O juiz Bruno D’Oliveira Marques, da Vara Especializada em Ação Civil Pública e Popular, negou recurso e manteve a ex-vereadora por Cuiabá, Chica Nunes, e outras cinco pessoas condenadas por ato de improbidade administrativa. Eles também estão obrigados a ressarcir os cofres públicos em R$ 6,3 milhões.

A decisão foi publicada na última sexta-feira (16).

Além de Chica Nunes, também foram condenados, em fevereiro passado, Marcelo Ribeiro Alves, marido da ex-vereador; o ex-secretário-geral da Câmara de Cuiabá, Alessandro Roberto Rondon de Brito; o ex-secretário de finanças do órgão, Gonçalo Xavier Botelho Filho, e os ex-servidores Lúcia Conceição Alves Campos Coleta de Souza e Silas Lino de Oliveira.

Eles são acusados de desviar R$ 6,3 milhões em licitações da Câmara de Cuiabá, nos anos de 2005 e 2006, período em que Chica ocupou a presidência do Legislativo.

Ao contrário do que sustentam os embargantes, não está presente a espécie de omissão, pois os argumentos deduzidos não seriam capazes de infirmar a conclusão adotada
Todos eles também já foram condenados na esfera criminal pelo crime de peculato (utilização do cargo para desvios de recursos públicos).

No recurso, os acusados sustentaram que houve omissão na sentença. Isso porque, segundo eles, o Juízo acolheu apenas os fatos que interessavam aos propósitos da Delegacia Fazendária, que investigou o caso.

O magistrado rechaçou os argumentos dos acusados, afirmando que durante o andamento da ação, eles apresentaram contestações contra inquérito policial, mas não demostraram que as provas era nulas e, por isso, todas foram rejeitas.

O juiz argumentou ainda que a ação não se deu com base meramente no inquérito policial, pois foi feita menção a outros elementos colhidos na fase judicial – sob o crivo do contraditório – que comprovaram a acusação.

“Ao contrário do que sustentam os embargantes, não está presente a espécie de omissão referida pelo art. 489, § 1º, IV, do CPC , pois os argumentos deduzidos não seriam capazes de infirmar a conclusão adotada”, decidiu.

A condenação

Além do ressacimento ao erário, eles também foram condenados ao pagamento de multa civil em duas vezes o valor do dano.

O valor exato a ser devolvido ainda deve ser apurado judicialmente.

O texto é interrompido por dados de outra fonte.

--- src/rtl/lava_pkg.sv ---
// Shared types and defaults for the LAVA result drain.
// LAVA_DRAIN_CHECKSUM_EN adds the CSUM state.
package lava_pkg;

  localparam int ADDR_W_D  = 3;
  localparam int DATA_W_D  = 8;
  localparam int RAM_DEPTH = 1 << ADDR_W_D;

  typedef enum logic [2:0] {
    S_IDLE,
    S_READ,
    S_FLUSH,
    S_DONE
`ifdef LAVA_DRAIN_CHECKSUM_EN
    , S_CSUM
`endif
  } drain_state_t;

endpackage

--- src/rtl/lava_skid_fifo.sv ---
// Two-entry FIFO absorbing the RAM read latency
// between issue and a stalled consumer.
module lava_skid_fifo #(
  parameter int W = 9
) (
  input  logic         clk,
  input  logic         rst,
  input  logic         i_push,
  input  logic [W-1:0] i_data,
  input  logic         i_pop,
  output logic         o_valid,
  output logic [W-1:0] o_data,
  output logic [1:0]   o_occ
);

  logic [W-1:0] r_mem [2];
  logic         r_wp;
  logic         r_rp;
  logic [1:0]   r_occ;

  assign o_valid = (r_occ != 2'd0);
  assign o_data  = r_mem[r_rp];
  assign o_occ   = r_occ;

  always_ff @(posedge clk or negedge rst) begin
    if (!rst) begin
      r_mem[0] <= '0;
      r_mem[1] <= '0;
      r_wp     <= 1'b0;
      r_rp     <= 1'b0;
      r_occ    <= 2'd0;
    end else begin
      if (i_push) begin
        r_mem[r_wp] <= i_data;
        r_wp        <= ~r_wp;
      end
      if (i_pop) begin
        r_rp <= ~r_rp;
      end
      r_occ <= r_occ + {1'b0, i_push} - {1'b0, i_pop};
    end
  end

endmodule

--- src/rtl/lava_result_drain.sv ---
// Streams result RAM contents out over valid/ready.
// LAVA_DRAIN_CHECKSUM_EN appends a sum-mod-256 beat.
module lava_result_drain
  import lava_pkg::*;
#(
  parameter int ADDR_W = ADDR_W_D,
  parameter int DATA_W = DATA_W_D
) (
  input  logic              clk,
  input  logic              rst,
  input  logic              start,
  input  logic [ADDR_W:0]   count,
  output logic [ADDR_W-1:0] ram_raddr,
  output logic              ram_rd_en,
  input  logic [DATA_W-1:0] ram_rdata,
  output logic [DATA_W-1:0] out_data,
  output logic              out_valid,
  input  logic              out_ready,
  output logic              out_last,
  output logic              busy,
  output logic              done
);

  localparam logic [ADDR_W:0] DEPTH = (ADDR_W+1)'(2**ADDR_W);
  localparam logic [ADDR_W:0] ONE   = (ADDR_W+1)'(1);

  drain_state_t r_state, w_next;

  logic [ADDR_W:0]   r_rd_left;
  logic [ADDR_W:0]   r_beats_left;
  logic [ADDR_W:0]   w_cnt;
  logic [ADDR_W-1:0] r_rd_addr;
  logic              r_inflight;
  logic              r_infl_last;
  logic              w_issue;
  logic              w_pop;
  logic              w_xfer;
  logic              w_room;
  logic              w_fifo_valid;
  logic              w_fifo_last;
  logic [DATA_W-1:0] w_fifo_data;
  logic [1:0]        w_occ;
  logic [2:0]        w_pend;
`ifdef LAVA_DRAIN_CHECKSUM_EN
  logic [DATA_W-1:0] r_csum;
`endif

  assign w_cnt   = (count > DEPTH) ? DEPTH : count;
  assign w_pop   = w_fifo_valid & out_ready;
  // Slots already claimed once this cycle's pop frees one.
  assign w_pend  = {1'b0, w_occ} + {2'b0, r_inflight} - {2'b0, w_pop};
  assign w_room  = (w_pend < 3'd2);
  assign w_issue = (r_state == S_READ) && (r_rd_left != '0) && w_room;

  assign ram_rd_en = w_issue;
  assign ram_raddr = r_rd_addr;

`ifdef LAVA_DRAIN_CHECKSUM_EN
  assign out_valid = w_fifo_valid | (r_state == S_CSUM);
  assign out_data  = (r_state == S_CSUM) ? r_csum : w_fifo_data;
  assign out_last  = (r_state == S_CSUM) | (w_fifo_valid & w_fifo_last);
`else
  assign out_valid = w_fifo_valid;
  assign out_data  = w_fifo_data;
  assign out_last  = w_fifo_valid & w_fifo_last;
`endif
  assign w_xfer = out_valid & out_ready;

  lava_skid_fifo #(
    .W(DATA_W + 1)
  ) u_fifo (
    .clk    (clk),
    .rst    (rst),
    .i_push (r_inflight),
    .i_data ({r_infl_last, ram_rdata}),
    .i_pop  (w_pop),
    .o_valid(w_fifo_valid),
    .o_data ({w_fifo_last, w_fifo_data}),
    .o_occ  (w_occ)
  );

  always_comb begin
    w_next = r_state;
    done   = 1'b0;
    busy   = (r_state != S_IDLE);
    unique case (r_state)
      S_IDLE: begin
        if (start) begin
`ifdef LAVA_DRAIN_CHECKSUM_EN
          w_next = (w_cnt == '0) ? S_CSUM : S_READ;
`else
          w_next = (w_cnt == '0) ? S_DONE : S_READ;
`endif
        end
      end
      S_READ: begin
        if (w_issue && (r_rd_left == ONE)) w_next = S_FLUSH;
      end
      S_FLUSH: begin
        if (w_pop && (r_beats_left == ONE)) begin
`ifdef LAVA_DRAIN_CHECKSUM_EN
          w_next = S_CSUM;
`else
          w_next = S_DONE;
`endif
        end
      end
`ifdef LAVA_DRAIN_CHECKSUM_EN
      S_CSUM: begin
        if (w_xfer) w_next = S_DONE;
      end
`endif
      S_DONE: begin
        done   = 1'b1;
        w_next = S_IDLE;
      end
      default: w_next = S_IDLE;
    endcase
  end

  always_ff @(posedge clk or negedge rst) begin
    if (!rst) begin
      r_state      <= S_IDLE;
      r_rd_left    <= '0;
      r_beats_left <= '0;
      r_rd_addr    <= '0;
      r_inflight   <= 1'b0;
      r_infl_last  <= 1'b0;
`ifdef LAVA_DRAIN_CHECKSUM_EN
      r_csum       <= '0;
`endif
    end else begin
      r_state    <= w_next;
      r_inflight <= w_issue;
`ifdef LAVA_DRAIN_CHECKSUM_EN
      r_infl_last <= 1'b0;
`else
      r_infl_last <= w_issue && (r_rd_left == ONE);
`endif
      if ((r_state == S_IDLE) && start) begin
        r_rd_left    <= w_cnt;
        r_beats_left <= w_cnt;
        r_rd_addr    <= '0;
`ifdef LAVA_DRAIN_CHECKSUM_EN
        r_csum       <= '0;
`endif
      end else begin
        if (w_issue) begin
          r_rd_addr <= r_rd_addr + 1'b1;
          r_rd_left <= r_rd_left - ONE;
        end
        if (w_pop) begin
          r_beats_left <= r_beats_left - ONE;
`ifdef LAVA_DRAIN_CHECKSUM_EN
          r_csum       <= r_csum + w_fifo_data;
`endif
        end
      end
    end
  end

endmodule

--- config.mk ---
export PLATFORM = sky130hd
export DESIGN_NAME = lava_result_drain
export DESIGN_NICKNAME = d
export VERILOG_FILES = /design/src/rtl/lava_pkg.sv /design/src/rtl/lava_skid_fifo.sv /design/src/rtl/lava_result_drain.sv
export SDC_FILE = /design/constraint.sdc
export NUM_CORES = 1
export LEC_CHECK = 0
export ABC_AREA = 1
export BUFFER_PORTS_ARGS = -buffer_cell sky130_fd_sc_hd__buf_2
export CORE_UTILIZATION = 53
export DETAILED_ROUTE_END_ITERATION = 8
export PLACE_DENSITY = 0.76
export RECOVER_POWER = 100
export SYNTH_ARGS = -nofsm -noshare
export SYNTH_HDL_FRONTEND = slang
export SYNTH_SLANG_ARGS = --single-unit
--- constraint.sdc ---
create_clock -name clk -period 5.45 [get_ports clk]
set_clock_uncertainty 0.05 [all_clocks]
set_input_delay 0.8175 -clock clk [delete_from_list [all_inputs] [get_ports clk]]
set_output_delay 0.8175 -clock clk [all_outputs]
set_load 0.02 [all_outputs]
* After elaboration in Yosys (flattened, before gate mapping)
Index checks and enable logic that the tools add are counted.
** Word-level totals
- Input bits :: 16
- Word-level logic and storage cells :: 70
- Bits in registers :: 38
** Cells by class
- Mux-type cells :: 19
- $lt $le $gt $ge :: 5
- Equality and inequality tests :: 8
- $add $sub $neg :: 7
- Bitwise logic cells :: 6
- Reduce and logical (&&, ||, !) cells :: 14
** Operators by type and width (count)
- $mux W9 :: 4
- $mux W4 :: 5
- $bwmux W18 :: 1
- $mux W3 :: 5
- $demux W9 S1 :: 1
- $pmux W3 S3 :: 1
- $eq A4 B1 Y1 const B :: 2
- $sub A4 B1 Y4 const B :: 2
- $eq A3 B2 Y1 const B :: 2
- $logic_and A1 B1 Y1 :: 6
- $reduce_bool A2 Y1 :: 3
- $ge A2 B2 Y1 const B :: 2
- $gt A4 B4 Y1 const B :: 1
- $logic_not A4 Y1 :: 1
- $ne A2 B2 Y1 const B :: 2
- $not A1 Y2 :: 2
- $reduce_bool A4 Y1 :: 1
- $add A2 B1 Y3 :: 1
- $add A3 B1 Y3 const B :: 1
- $eq A3 B1 Y1 const B :: 1
- $logic_not A3 Y1 :: 1
- $lt A3 B2 Y1 const B :: 1
- $reduce_and A3 Y1 :: 1
- $reduce_bool A3 Y1 :: 1
- other kinds (9) :: 11

* Logic depth before layout (Yosys ltp)
- Depth after elaboration :: 8
- Gate-level depth with buffers :: 14
- Depth with buffers taken out :: 14

* Modules after synthesis
Synthesis repeated with hierarchy kept, for this count alone.
** Unflattened totals
- Cell total of the unflattened synthesis :: 249
- Area, all modules :: 2167.1 µm²
** By module, submodules not included
- lava_result_drain :: sequential area each 375.4 µm², instances 1, cells each 132, area each 1107.3 µm²
- lava_skid_fifo :: sequential area each 550.5 µm², instances 1, cells each 117, area each 1059.8 µm²

* Least setup slack after synthesis
OpenSTA, ideal clock, no wires.
- Path type :: in2out
- Start point :: input port out_ready
- End point :: output port ram_rd_en
- Setup slack :: 2.202 ns
- Data arrival time :: 2.381 ns
- Buffers on the path :: 0
- Cell stages on the path :: 11
- Cells stage by stage :: inv_1 nor2_4 ha_1 inv_1 ha_1 fa_1 inv_1 nand3_1 nor2_2 nand2_2 inv_1
** Between the ends
- Cells in the longest elaborated chain, start to end :: 4
** RTL lines
- start, declared :: RTL line lava_result_drain.sv:18 : input logic out_ready,
- $and A1 B1 Y1
- via u_fifo.i_pop :: RTL line lava_skid_fifo.sv:10 : input logic i_pop,
- $sub A3 B1 Y3 :: RTL line lava_result_drain.sv:51 : assign w_pend = {1'b0, w_occ} + {2'b0, r_inflight} - {2'b0, w_pop};
- via w_pend[1] :: RTL line lava_result_drain.sv:43 : logic [2:0] w_pend;
- $lt A3 B2 Y1 :: RTL line lava_result_drain.sv:52 : assign w_room = (w_pend < 3'd2);
- $logic_and A1 B1 Y1 :: RTL line lava_result_drain.sv:53 : assign w_issue = (r_state == S_READ) && (r_rd_left != '0) && w_room;
- end, declared :: RTL line lava_result_drain.sv:14 : output logic ram_rd_en,
The timed path passes the listed nets, and every way through them passes these cells.

* Final worst setup path
Ends and elaborated chain as after synthesis.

O magistrado determinou que a apuração deve levar em conta pagamentos em espécie, depósito ou transferências, entre 2005 e 2006, envolvendo as seguintes empresas: M. L. da Costa Teixeira -ME, M G. Sampaio Com e Representações, R. F. L. O. Carvalho -ME, D’ Rúbia da Silva-ME, D’ Santana da Costa Com. Rep. e Serviços, Esdras Paes de Barros ME, Sol Nascente Comércio e Rep. Ltda, Rio do Sol Papelaria, Empório Com. Representação Ltda, JF Ind. Com. Serviços de Móveis Ltda-ME e Barros e Moraes Ltda-ME.

O juiz também decretou a perda da função pública de todos eles, suspendeu seus direitos políticos pelo prazo de 10 anos e os proibiu de contratar com o Poder Público ou receber benefícios ou incentivos fiscais ou creditícios, pelo mesmo prazo.

Na mesma decisão, Marques julgou improcedente a acusação contra Ana Maria Franco de Barros, Elson Benedito Santana Nunes e Benedito Elson Santana Nunes.

O esquema

Segundo a denúncia do Ministério Público Estadual, o esquema consistia na “duplicação” (clonagem) de notas fiscais e apresentação de notas frias, de “empresas fantasmas”, por integrantes do grupo, que simulavam as licitações e se apossavam dos valores.

O órgão ministerial revelou ainda que Chica Nunes era a responsável por determinar os valores e as “empresas” que sairiam vencedoras das licitações.